Было уже поздновато и не мешало бы поспать перед встречей с Бенкасом, поэтому распрощавшись с Оглоблей, который кивнул на прощание. Он уже был весь в мыслях о новых сапогах и ему не терпелось приняться за дело. Вьюн с Ольтом отправились к своей стоянке.
Ночь прошла спокойно. И с утра, собравшись и загрузив в телеге груз железа, который по поручению Ольта купил Брано, поехали к Бенкасу, которого Ольт уже считал резидентом своей будущей агентурной сети. Правда сам Бенкас этого не знал, но юного Штирлица это не волновало. Во дворе лесовиков уже ждала толпа закабаленных крестьян и четверо заключенных в лохмотьях, с которых до сих пор не сняли кандалы. Их охраняла пятерка стражников, которым за хлопоты Брано тут же отсыпал горсть меди. Те видно не ожидали такой щедрости и на радостях пообещали сами докладывать о новых поступлениях рабсилы. Дождавшись, когда весело гомонящие стражники заберут свои кандалы и уйдут, Вьюн выстроил всех выкупленных в одну неровную шеренгу и видно хотел сказать им пару слов, но тут Ольт никак не смог удержаться, просто не мог упускать такой момент, и вылез вперед. Опять из него полез этот едкий старикашка со своими воспоминаниями.
— Ну, граждане алкоголики, хулиганы и тунеядцы, кто хочет сегодня поработать?

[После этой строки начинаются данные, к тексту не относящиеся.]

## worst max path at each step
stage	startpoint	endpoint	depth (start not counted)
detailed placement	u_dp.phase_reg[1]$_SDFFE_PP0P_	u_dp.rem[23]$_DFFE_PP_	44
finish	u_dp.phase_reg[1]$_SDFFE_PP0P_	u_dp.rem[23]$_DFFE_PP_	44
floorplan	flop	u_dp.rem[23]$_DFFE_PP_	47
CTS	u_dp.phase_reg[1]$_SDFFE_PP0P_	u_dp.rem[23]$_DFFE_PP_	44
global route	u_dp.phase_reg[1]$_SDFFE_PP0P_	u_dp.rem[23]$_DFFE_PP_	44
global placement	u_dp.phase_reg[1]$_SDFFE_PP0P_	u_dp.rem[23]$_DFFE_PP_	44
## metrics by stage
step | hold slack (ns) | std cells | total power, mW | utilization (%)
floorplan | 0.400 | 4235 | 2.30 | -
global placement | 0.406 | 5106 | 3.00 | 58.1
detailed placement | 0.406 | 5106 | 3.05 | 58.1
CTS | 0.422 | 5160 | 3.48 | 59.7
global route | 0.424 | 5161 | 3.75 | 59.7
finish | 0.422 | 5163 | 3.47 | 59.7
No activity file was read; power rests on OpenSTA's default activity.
**src/hdl/sbpm_pkg.sv**
```systemverilog
// ----------------------------------------------------------------------------
// sbpm_pkg - shared types and constants
// Defaults, register codes, sequencer states and inter-module structs for
// the band peak meter.
// ----------------------------------------------------------------------------
package sbpm_pkg;

	localparam int LED_COUNT_DEF     = 128;
	localparam int MAX_BAND_BINS_DEF = 1024;
	localparam int FRAC_BITS_DEF     = 16;

	localparam logic [7:0] DECAY_RST      = 8'd230;
	localparam logic [7:0] MIN_BRIGHT_RST = 8'd32;

	// register select (paddr[2])
	localparam logic REG_DECAY      = 1'b0;
	localparam logic REG_MIN_BRIGHT = 1'b1;

	// floor(x/100) = (x*DIV100_MUL) >> DIV100_SHIFT for x < 2^15
	localparam int DIV100_MUL   = 41944;
	localparam int DIV100_SHIFT = 22;

	typedef enum logic [2:0] {
		ST_CLEAR,
		ST_IDLE,
		ST_DIV,
		ST_COLOR,
		ST_WAIT_OUT,
		ST_PEAK
	} seq_state_t;

	typedef struct packed {
		logic [7:0] color;
		logic [7:0] target;
	} color_res_t;

	typedef struct packed {
		logic [7:0] target;
		logic [7:0] decay;
		logic [7:0] floor_lvl;
	} peak_req_t;

endpackage

```
**src/hdl/sbpm_peak.sv**
```systemverilog
// ----------------------------------------------------------------------------
// sbpm_peak - per-LED peak-hold store
// Peak levels in a one-port-write, registered-read memory; clearing sweep
// after reset, then read-modify-write per band.
// ----------------------------------------------------------------------------
module sbpm_peak #(
	parameter int LED_COUNT = sbpm_pkg::LED_COUNT_DEF,
	parameter int ADDR_W    = (LED_COUNT > 1) ? $clog2(LED_COUNT) : 1
) (
	input  logic                  clk,
	input  logic                  arst_n,
	input  logic                  start,
	input  logic [ADDR_W-1:0]     addr,
	input  sbpm_pkg::peak_req_t   req,
	output logic                  done,
	output logic [7:0]            brightness,
	output logic                  clear_busy
);
	import sbpm_pkg::*;

	logic [7:0]        mem [LED_COUNT];
	logic [7:0]        rd_q;
	logic [ADDR_W-1:0] addr_q, clr_addr_q, waddr;
	peak_req_t         req_q;
	logic              rmw_s1, done_q, clr_busy_q, we;
	logic [15:0]       dmul;
	logic [7:0]        new_peak, wdata;
	logic [7:0]        bright_q;

	assign dmul     = 16'(rd_q) * 16'(req_q.decay);
	assign new_peak = (req_q.target > rd_q) ? req_q.target : dmul[15:8];
	assign we       = clr_busy_q | rmw_s1;
	assign waddr    = clr_busy_q ? clr_addr_q : addr_q;
	assign wdata    = clr_busy_q ? 8'd0 : new_peak;

	always_ff @(posedge clk) begin
		if (we)
			mem[waddr] <= wdata;
		rd_q <= mem[addr];
	end

	always_ff @(posedge clk or negedge arst_n) begin
		if (!arst_n) begin
			clr_busy_q <= 1'b1;
			clr_addr_q <= '0;
			rmw_s1     <= 1'b0;
			done_q     <= 1'b0;
		end else begin
			rmw_s1 <= start;
			done_q <= rmw_s1;
			if (clr_busy_q) begin
				clr_addr_q <= clr_addr_q + ADDR_W'(1);
				if (clr_addr_q == ADDR_W'(LED_COUNT - 1))
					clr_busy_q <= 1'b0;
			end
		end
	end

	always_ff @(posedge clk) begin
		if (start) begin
			addr_q <= addr;
			req_q  <= req;
		end
		if (rmw_s1)
			bright_q <= (new_peak > req_q.floor_lvl) ? new_peak : req_q.floor_lvl;
	end

	assign done       = done_q;
	assign brightness = bright_q;
	assign clear_busy = clr_busy_q;

endmodule

```
**config.mk**
```make
export PLATFORM = sky130hd
export DESIGN_NAME = sbpm_peak
export DESIGN_NICKNAME = d
export VERILOG_FILES = /design/src/hdl/sbpm_pkg.sv /design/src/hdl/sbpm_peak.sv
export SDC_FILE = /design/constraint.sdc
export NUM_CORES = 1
export LEC_CHECK = 0
export BUFFER_PORTS_ARGS = -buffer_cell sky130_fd_sc_hd__buf_2
export CELL_PAD_IN_SITES_DETAIL_PLACEMENT = 1
export CELL_PAD_IN_SITES_GLOBAL_PLACEMENT = 2
export CORE_MARGIN = 10
export CORE_UTILIZATION = 35
export DETAILED_ROUTE_END_ITERATION = 10
export HOLD_SLACK_MARGIN = 0.03
export PLACE_DENSITY_LB_ADDON = 0.1
export SYNTH_ARGS = -nofsm -noshare
export SYNTH_HDL_FRONTEND = slang
export SYNTH_SLANG_ARGS = --single-unit
```
**constraint.sdc**
```tcl
create_clock -name clk -period 9.81 [get_ports clk]
set_clock_uncertainty 0.15 [all_clocks]
set_input_delay 0.981 -clock clk [delete_from_list [all_inputs] [get_ports clk]]
set_output_delay 0.981 -clock clk [all_outputs]
set_load 0.005 [all_outputs]
```
==> out/metrics.csv <==
metric;value;unit
nets@finish;2378;
R2R Setup Slk;3120;ps
max-cap viol count;0;
Core Area;125000;um^2
Yosys top cell area share;72.5;%
maximum VDD drop;0.331;mV
largest fanout on the critical path;80;
slew margin rel.;10.8;%
CP startpoint kind;flip-flop;
# DRC;0;
share of flip-flops with an asynchronous set or reset;0.925;%
WHS Path Cells;1;
CP dominant cell by count;fa_1;
Worst Path Required;10070;ps
Worst setup EP type;flip-flop;
Avg WL per Cell;28.3;um
vias in the first global route;22800;
clk sink count;1081;
synth warn;0;
Worst Hold Path EP;req_q[6];
Slew Limit Fails;0;
Worst-Margin Slew;1300;ps
drt first pass iters;6;
Unique masters post-synth;55;
port bufs;43;
WHS;279;ps
pwr dens;307;nW/um^2
post-cts sizing count;0;
clock buffer depth;3;
outcome;finished clean;
Die Wd;375;um
R2R cell count;17;
Tightest Hold Check Type;input pin to flip-flop;
Layout area overhead;13.9;%
Synth Register Bits;1081;
Initial Util;35.1;%
fin cells;4007;
initial antenna violation count;5;
ratio of cells with drive above 1 in the final layout;24.2;%
Final GP Congestion;0.755;
top post-synthesis cells by area;edfxtp_1, mux4_2, fa_1, ha_1, mux2i_1;
largest net degree at the start of global routing;96;
setup TNS;0;ps
Detailed Place HPWL;71800;um
htree depth;3;
first-pass GRT wire length;166000;um
r2r startpoint;rd_q[5];
CTS Hold Bufs;1;
most instantiated library cell after synthesis;edfxtp_1;
fmax;150;MHz
Setup Buffers After CTS;0;
GR Overflow Total;0;
Site Rows;130;
Worst path max stage delay;960;ps
Setup violations, final;0;
Worst Min Path Start;req[6];
Post-Syn Area;44000;um^2
routed via count;21000;
average size of a mapped cell;20.6;um^2
CP max-delay cell;nor2b_4;
CP cell instances;nand2_1, fa_1, fa_1, inv_1, fa_1, inv_1, fa_1, inv_1, ha_1, o211ai_1, a21boi_0, a21oi_1, o31ai_1, a211oi_1, o22ai_1, nor2b_4, buf_4;
Die Ht;375;um
total I/O pin count;44;
Crit Reg-Reg Endpoint;mem[124][5];
RSZ-0062 raised after global routing;no;
number of synthesized flops with an enable pin;1063;
CTS clk-pin slew, worst paths;60;ps
routed vias/inst;5.24;
Die ar.;140000;um^2
largest delay contributor family on the critical path;adder cells;
Critical Path AT;6940;ps
Buffers & Inverters on Critical Path;4;
Final Critical Period;6690;ps
DRT iter0 DRCs;1567;
Final Hold Vio Count;0;
Main synth FF type;edfxtp_1;
Final Util;40.0;%
critical setup path kind;flip-flop to flip-flop;
synthesized instance count;2138;
placed cell count;3789;
CTS Buf Count;117;
routed wire length;113000;um
Syn Nets;2257;
Global Route Usage Sum;16.1;%
sequential share of the synthesized area;73.5;%
Routed Antenna Nets;0;
CTS root buf;clkbuf_16;
Tcrit/Tclk final;68.2;%
worst skew pair latency;730;ps
commonest cells in the netlist;edfxtp_1, mux4_2, nor2_1;
Static Leak;0.0162;uW
CTS tree;done;
Synth area leader;edfxtp_1;
[flip-flops by register name, summed over array words and instances (netlist names)]
name	count
mem	1024
req_q	24
brightness	8
rd_q	8
addr_q	7
clr_addr_q	7
clear_busy	1
done	1
rmw_s1	1
[per-stage QoR]
| stage | setup slack, ps | area, um^2 | power [uW] |
|---|---|---|---|
| final | 3120 | 50100 | 15400 |
| after global routing | 2640 | 50100 | 16200 |
| after CTS | 3030 | 50100 | 15700 |
| after detailed placement | 3070 | 46400 | 11300 |
| after global placement | 3210 | 46400 | 11100 |
| after floorplan | 1690 | 44000 | 9440 |
[metal layers]
| metal | wire [um] | vias up | GRT usage (%) |
|---|---|---|---|
| met5 | 0 | - | 0 |
| met4 | 2330 | 0 | 3.89 |
| met3 | 4220 | 137 | 2.63 |
| met2 | 55500 | 370 | 26.5 |
| met1 | 51300 | 11500 | 22.3 |
| li1 | - | 8982 | - |
[layout make-up]
| class | instances | area (um^2) |
|---|---|---|
| repair buffers | 101 | 713 |
| multi-input cells | 892 | 11000 |
| fillers | 11900 | 75100 |
| clock inverters | 68 | 706 |
| clock buffers | 145 | 3050 |
| well taps | 1650 | 2060 |
| flip-flops and latches | 1081 | 32300 |
| diodes | 4 | 10.0 |
| inverters | 66 | 248 |
[layout by cell type, fill, tap and decap left out, types with 5 or more instances in the layout]
cell	n
mux4_2	288
and2_1	53
nand4_1	8
nor2_1	144
nor2b_4	7
buf_4	55
nor2b_1	11
ha_1	50
xor2_1	6
clkinv_1	27
clkinv_2	19
bufinv_16	14
xnor2_1	6
nand2b_1	8
dfxtp_1	8
mux2_2	9
clkbuf_1	27
nand2_1	49
a211oi_1	9
buf_2	40
clkbuf_16	118
a22oi_1	25
o21ai_0	10
nand3_1	26
a21o_1	5
dfrtp_1	9
a22o_1	10
edfxtp_1	1063
a31oi_1	7
fa_1	35
mux2i_1	59
a2111oi_0	8
inv_1	66
a21oi_1	18
[power by group]
part	total [uW]	leakage, uW	internal [uW]	switching, uW
clock	4360	0.00183	2560	1810
combinational	3600	0.00454	718	2890
sequential	7450	0.00982	7410	42.0
[kinds of logic (layout without fill, tap and decap cells)]
| logic type | after synthesis | count (layout) | synth area share, % |
|---|---|---|---|
| buffers and inverters | 165 | 380 | 1.66 |
| muxes | 356 | 356 | 16.3 |
| adders and majority gates | 85 | 85 | 3.01 |
| AOI/OAI and AO/OA | 117 | 117 | 1.92 |
| and+or+nand+nor | 322 | 322 | 3.41 |
| other | 0 | 4 | 0 |
| xor gates and xnor gates | 12 | 12 | 0.239 |
| DFF | 1081 | 1081 | 73.5 |
[worst max-delay path by stage]
| stage | slack, ps | start | depth (start not counted) | to |
|---|---|---|---|---|
| 2_1_floorplan | 1690 | req_q[10] | 15 | mem[0][4] |
| 3_3_place_gp | 3210 | rd_q[4] | 17 | mem[110][5] |
| 3_5_place_dp | 3070 | rd_q[5] | 17 | mem[111][5] |
| 4_1_cts | 3030 | rd_q[5] | 17 | mem[104][5] |
| 5_1_grt | 2640 | rd_q[5] | 17 | mem[105][5] |
| 6_report | 3120 | rd_q[5] | 17 | mem[124][5] |
Power figures use the tool's default switching activity.
===== src/hdl/sbpm_accum.sv =====
// ----------------------------------------------------------------------------
// sbpm_accum - band power accumulator
// Three-stage pipe: squared magnitude, weighting, saturating accumulate.
// ----------------------------------------------------------------------------
module sbpm_accum #(
	parameter int MAX_BAND_BINS = sbpm_pkg::MAX_BAND_BINS_DEF,
	parameter int CNT_W         = $clog2(MAX_BAND_BINS + 1)
) (
	input  logic             clk,
	input  logic             arst_n,
	input  logic             fire,
	input  logic [6:0]       led,
	input  logic [17:0]      re,
	input  logic [17:0]      im,
	input  logic [15:0]      weight,
	input  logic             last,
	output logic             band_valid,
	output logic [31:0]      band_sum,
	output logic [CNT_W-1:0] band_count,
	output logic [6:0]       band_led,
	output logic             last_pending
);
	import sbpm_pkg::*;

	logic [17:0] abs_re, abs_im;
	logic [35:0] magsq_s1;
	logic [15:0] weight_s1;
	logic [6:0]  led_s1, led_s2;
	logic        valid_s1, valid_s2, last_s1, last_s2;
	logic [51:0] prod_s2;
	logic [31:0] sum_q;
	logic [CNT_W-1:0] count_q;
	logic [52:0] acc;
	logic [31:0] sum_next;
	logic [CNT_W-1:0] count_next;
	logic        band_valid_q;
	logic [31:0] band_sum_q;
	logic [CNT_W-1:0] band_count_q;
	logic [6:0]  band_led_q;

	assign abs_re = re[17] ? (~re + 18'd1) : re;
	assign abs_im = im[17] ? (~im + 18'd1) : im;

	always_ff @(posedge clk or negedge arst_n) begin
		if (!arst_n) begin
			valid_s1 <= 1'b0;
			valid_s2 <= 1'b0;
			last_s1  <= 1'b0;
			last_s2  <= 1'b0;
		end else begin
			valid_s1 <= fire;
			valid_s2 <= valid_s1;
			last_s1  <= fire & last;
			last_s2  <= valid_s1 & last_s1;
		end
	end

	always_ff @(posedge clk) begin
		magsq_s1  <= 36'(abs_re) * 36'(abs_re) + 36'(abs_im) * 36'(abs_im);
		weight_s1 <= weight;
		led_s1    <= led;
		prod_s2   <= 52'(magsq_s1) * 52'(weight_s1);
		led_s2    <= led_s1;
	end

	assign acc        = 53'(sum_q) + 53'(prod_s2);
	assign sum_next   = (|acc[52:32]) ? 32'hFFFF_FFFF : acc[31:0];
	assign count_next = (count_q == CNT_W'(MAX_BAND_BINS)) ? count_q : count_q + CNT_W'(1);

	always_ff @(posedge clk or negedge arst_n) begin
		if (!arst_n) begin
			sum_q        <= '0;
			count_q      <= '0;
			band_valid_q <= 1'b0;
		end else begin
			band_valid_q <= valid_s2 & last_s2;
			if (valid_s2) begin
				if (last_s2) begin
					sum_q   <= '0;
					count_q <= '0;
				end else begin
					sum_q   <= sum_next;
					count_q <= count_next;
				end
			end
		end
	end

	always_ff @(posedge clk) begin
		if (valid_s2 && last_s2) begin
			band_sum_q   <= sum_next;
			band_count_q <= count_next;
			band_led_q   <= led_s2;
		end
	end

	assign band_valid   = band_valid_q;
	assign band_sum     = band_sum_q;
	assign band_count   = band_count_q;
	assign band_led     = band_led_q;
	assign last_pending = last_s1 | last_s2 | band_valid_q;

endmodule
$ cat config.mk
export PLATFORM = sky130hd
export DESIGN_NAME = sbpm_color
export DESIGN_NICKNAME = d
export VERILOG_FILES = /design/src/hdl/sbpm_pkg.sv /design/src/hdl/sbpm_color.sv
export SDC_FILE = /design/constraint.sdc
export NUM_CORES = 2
export LEC_CHECK = 0
export BUFFER_PORTS_ARGS = -buffer_cell sky130_fd_sc_hd__buf_2
export CORE_UTILIZATION = 55
export CTS_CLUSTER_DIAMETER = 40
export DETAILED_ROUTE_END_ITERATION = 10
export GPL_ROUTABILITY_DRIVEN = 0
export HOLD_SLACK_MARGIN = 0.1
export PLACE_DENSITY_LB_ADDON = 0.2
export SYNTH_ARGS = -nofsm -noshare
export SYNTH_HDL_FRONTEND = slang
export SYNTH_SLANG_ARGS = --single-unit
$ cat constraint.sdc
create_clock -name clk -period 14.85 [get_ports clk]
set_input_delay 1.485 -clock clk [delete_from_list [all_inputs] [get_ports clk]]
set_output_delay 1.485 -clock clk [all_outputs]
set_load 0.05 [all_outputs]
$ cat src/hdl/sbpm_pkg.sv
// ----------------------------------------------------------------------------
// sbpm_pkg - shared types and constants
// Defaults, register codes, sequencer states and inter-module structs for
// the band peak meter.
// ----------------------------------------------------------------------------
package sbpm_pkg;

	localparam int LED_COUNT_DEF     = 128;
	localparam int MAX_BAND_BINS_DEF = 1024;
	localparam int FRAC_BITS_DEF     = 16;

	localparam logic [7:0] DECAY_RST      = 8'd230;
	localparam logic [7:0] MIN_BRIGHT_RST = 8'd32;

	// register select (paddr[2])
	localparam logic REG_DECAY      = 1'b0;
	localparam logic REG_MIN_BRIGHT = 1'b1;

	// floor(x/100) = (x*DIV100_MUL) >> DIV100_SHIFT for x < 2^15
	localparam int DIV100_MUL   = 41944;
	localparam int DIV100_SHIFT = 22;

	typedef enum logic [2:0] {
		ST_CLEAR,
		ST_IDLE,
		ST_DIV,
		ST_COLOR,
		ST_WAIT_OUT,
		ST_PEAK
	} seq_state_t;

	typedef struct packed {
		logic [7:0] color;
		logic [7:0] target;
	} color_res_t;

	typedef struct packed {
		logic [7:0] target;
		logic [7:0] decay;
		logic [7:0] floor_lvl;
	} peak_req_t;

endpackage

$ cat src/hdl/sbpm_color.sv
// ----------------------------------------------------------------------------
// sbpm_color - colour index and brightness target
// log2 by repeated squaring of the mantissa, one square a cycle; the
// brightness target runs alongside in registered steps.
// ----------------------------------------------------------------------------
module sbpm_color #(
	parameter int FRAC_BITS = sbpm_pkg::FRAC_BITS_DEF
) (
	input  logic                    clk,
	input  logic                    arst_n,
	input  logic                    start,
	input  logic [31:0]             psd,
	output logic                    done,
	output sbpm_pkg::color_res_t    res
);
	import sbpm_pkg::*;

	localparam int MSB_W = $clog2(FRAC_BITS + 1);
	localparam int SQ_W  = 2 * FRAC_BITS + 4;
	localparam int HP_W  = SQ_W + 12;
	localparam logic [31:0]     ONE  = 32'(1) << FRAC_BITS;
	localparam logic [31:0]     LOW  = 32'(1) << (FRAC_BITS - 8);
	localparam logic [31:0]     FOUR = 32'(4) << FRAC_BITS;
	localparam logic [SQ_W-1:0] CAP  = SQ_W'(10) << (2 * FRAC_BITS);

	logic [MSB_W-1:0] msb_c, msb_q;
	logic [4:0]       sh_c;
	logic [31:0]      psd_q, m_q;
	logic [63:0]      sqr;
	logic [15:0]      frac_q;
	logic [4:0]       iter_q;
	logic             busy_q, done_q, sat_q, zero_q;
	logic [FRAC_BITS+1:0] psd_small;
	logic [SQ_W-1:0]  sq_c, sq_q;
	logic [HP_W-1:0]  hprod;
	logic [15:0]      hi_q;
	logic [31:0]      tmul;
	logic [9:0]       tq;
	logic [19:0]      lq;
	logic [27:0]      cmul;
	color_res_t       res_q;

	always_comb begin
		msb_c = MSB_W'(FRAC_BITS - 8);
		for (int i = FRAC_BITS - 7; i <= FRAC_BITS; i++) begin
			if (psd[i])
				msb_c = MSB_W'(i);
		end
	end
	assign sh_c = 5'd31 - 5'(msb_c);

	assign sqr       = 64'(m_q) * 64'(m_q);
	assign psd_small = psd_q[FRAC_BITS+1:0];
	assign sq_c      = SQ_W'(psd_small) * SQ_W'(psd_small);
	assign hprod     = HP_W'(sq_q) * HP_W'(2550);
	assign tmul      = 32'(hi_q) * 32'(DIV100_MUL);
	assign tq        = tmul[31:DIV100_SHIFT];
	assign lq        = {4'(msb_q - MSB_W'(FRAC_BITS - 8)), frac_q};
	assign cmul      = 28'(lq) * 28'(255);

	always_ff @(posedge clk or negedge arst_n) begin
		if (!arst_n) begin
			busy_q <= 1'b0;
			done_q <= 1'b0;
			iter_q <= '0;
		end else begin
			done_q <= 1'b0;
			if (start) begin
				busy_q <= 1'b1;
				iter_q <= 5'd16;
			end else if (busy_q) begin
				if (iter_q != 5'd0) begin
					iter_q <= iter_q - 5'd1;
				end else begin
					busy_q <= 1'b0;
					done_q <= 1'b1;
				end
			end
		end
	end

	always_ff @(posedge clk) begin
		if (start) begin
			psd_q  <= psd;
			msb_q  <= msb_c;
			m_q    <= psd << sh_c;
			frac_q <= '0;
			sat_q  <= (psd > ONE);
			zero_q <= (psd <= LOW);
		end else if (busy_q && iter_q != 5'd0) begin
			// mantissa squared; overflow past 2 renormalises and yields a 1
			if (sqr[63]) begin
				m_q    <= sqr[63:32];
				frac_q <= {frac_q[14:0], 1'b1};
			end else begin
				m_q    <= sqr[62:31];
				frac_q <= {frac_q[14:0], 1'b0};
			end
		end
		sq_q <= (psd_q >= FOUR || sq_c > CAP) ? CAP : sq_c;
		hi_q <= 16'(hprod >> (2 * FRAC_BITS)) + 16'd255;
		if (busy_q && iter_q == 5'd0) begin
			res_q.target <= (tq > 10'd255) ? 8'd255 : tq[7:0];
			if (sat_q)
				res_q.color <= 8'd255;
			else if (zero_q)
				res_q.color <= 8'd0;
			else
				res_q.color <= cmul[26:19];
		end
	end

	assign done = done_q;
	assign res  = res_q;

endmodule

==> reports/results.txt <==
The flow ran to the end, and the final reports show no timing, DRC or antenna violations. The cell chosen for the clock root is sky130_fd_sc_hd__clkbuf_16. The final period demand of the worst path was 9680 ps. The number of maximum-capacitance constraint violations was 0; the async set-or-reset flop fraction in the synthesized netlist was 0.0438.

The normalized max-slew margin was 0.150. The tools report the H-tree depth as 4. For the maximum count of clock buffers along a single path, the log shows 2. Measured along the y axis, the die boundary spans 331 um. The count of distinct cell types in the synthesized netlist is 94, and the post-CTS clock slew at the launch and capture registers of the worst setup and hold paths is 80 ps. The total core area was 107000 sq um. The commonest cells after synthesis are sky130_fd_sc_hd__inv_1, sky130_fd_sc_hd__fa_1, sky130_fd_sc_hd__ha_1. After technology mapping, the gate count stands at 6238.

For this block, the via count after detailed routing is 40500. Fmax: 0.103 GHz. Tracing the worst setup path back leads to its startpoint at m_q[13]$_DFFE_PP_. Along the worst hold path, the cell count comes to 2. TritonCTS built the clock tree. The run gives 0.555 as the initial cell density of the core. The cell type contributing the most total cell area after synthesis was sky130_fd_sc_hd__fa_1. The logs give 5170 ps for the slack of the worst reg-to-reg path and 0 for the final hold violation count.

Buffers inserted during clock tree synthesis total 17. By startpoint and endpoint, the worst setup path is classified as flip-flop to flip-flop. The fraction of final layout cells sized beyond drive strength 1 is 0.0278. The clock arrives with 26.7 ps of skew. The clock sink total is 160, and the count of boundary I/O pins is 52. The endpoint identified for the worst register-to-register timing path is m_q[30]$_DFFE_PP_.

After floorplanning, the core was divided into 120 placement rows. The logs give 0 for the count of antenna diodes in the layout and 8266 for the final net count. For this run, the detailed router's first-pass iteration total came to 5. The largest fanout of any net on the critical path is 23, and the total DRC errors in the routed layout is 0. Yosys attributes the largest share of cell area to sky130_fd_sc_hd__fa_1, sky130_fd_sc_hd__ha_1, sky130_fd_sc_hd__inv_1. The global-route total usage across every layer is 0.271. Setup violations remaining at the end of the flow were counted as 0. The tools report the startpoint type of the worst setup path as a flip-flop.

The tools report the total of warnings raised by yosys as 0. The sequential standard cell area was 4100 sq um. In this run, synthesis produced a sequential element count of 160. Data arrives at the worst endpoint at 9930 ps. The worst path required time is 15100 ps. The detailed router's first-iteration violation count came out at 2594. The first global-routing pass estimated 231 mm of wire.

The horizontal die dimension is 331 um, and the area of the multi-input gates is 47800 sq um. The path class of the tightest hold or removal check is flip-flop to flip-flop. In this run the tool buffered the top-level ports with 51 buffer cells. The detail route stage leaves a number of antenna-violating nets equal to 0.

The number of antenna violations at the first check in global routing came out at 5. The startpoint of the most critical register-to-register path was m_q[13]$_DFFE_PP_. The share of the clock period used by the worst path after layout works out to 0.652. For this run, the leading register cell type out of synthesis is sky130_fd_sc_hd__edfxtp_1.

The final layout contains routed wiring with a total length of 139 mm. For the number of global-route vias before repair, the log shows 43600. The proportion of netlist area held by the largest area contributor is 0.460. Summed over all layers, the global routing overflow is 0. Destination of the critical timing path: m_q[30]$_DFFE_PP_.

Setup repair after global routing left no endpoint under its margin. The tools report the max-slew violation count as 0. The tools report the count of fill cells added during filler insertion as 9461. The synthesis-to-layout area growth was 3.88%. The full die area is 109000 sq um, and the clock latency reported for the late side of the worst-skew pair is 510 ps. In this run, synthesis inferred 86 flip-flops with an integrated enable. In the final routed layout, each cell accounts on average for 18.3 um. The path depth of the worst reg2reg path was 27.

The sequential-to-total area share from yosys stat is 0.0690. The run gives 0 as the count of instances resized after the clock tree is built. The cell area that synthesis handed to floorplanning was 59400 sq um. The run gives 0 as the post-CTS setup buffer count.

Entering global routing, the biggest net connects 76 pins. The routed via count divided by cell count is 5.34. The library cell with the highest instance count after synthesis is sky130_fd_sc_hd__inv_1. Setup total negative slack on the finished layout was measured at 0 ps. STA classifies the critical path endpoint as a flip-flop.

For the hold buffer count at CTS, the log shows 0. The post-detailed-placement half-perimeter wirelength was 118 mm. The mean instance size in the synthesized netlist was 9.53 sq um; the measured slew at the worst slew-check pin was 1280 ps.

Народ смотрел на него мягко говоря с недоумением. Истощенные голодные лица взирали на это говорящее недоразумение, выражающееся непонятными словами и не понимали, чего от них хотят. Ольт понял, что опять вылез не к месту — не тот мир, не то время, да и аудитория тоже совсем не та. Не до шуток народу. Он махнул рукой, такой артист пропадает.
— Мда, сегодня явно — не мой день. Короче, кто хочет сбежать, подождите пока не выедем за город. Вьюн командуй дальше. Детей на телегу посадите.
Из города вышли небольшой колонной. При выезде прикупили продуктов на двадцать человек, большой котел литров на тридцать, рубахи, штаны и платья, которые представляли из себя те же рубахи, только длиной до пят, и двух лошадей для Брано с Вьюном. Сейчас они верхом, вместе с мальчишками, сопровождали телегу, в которой сидело с десяток детей самого различного возраста. С ними ехали и две мамаши, одна с совсем еще грудничком. Двигались не спеша, слишком измождены были люди. Видимо крестьян совсем не кормили, пока они были в загоне. А про бывших заключенных и говорить нечего. Кто же кормит приговоренных к смерти.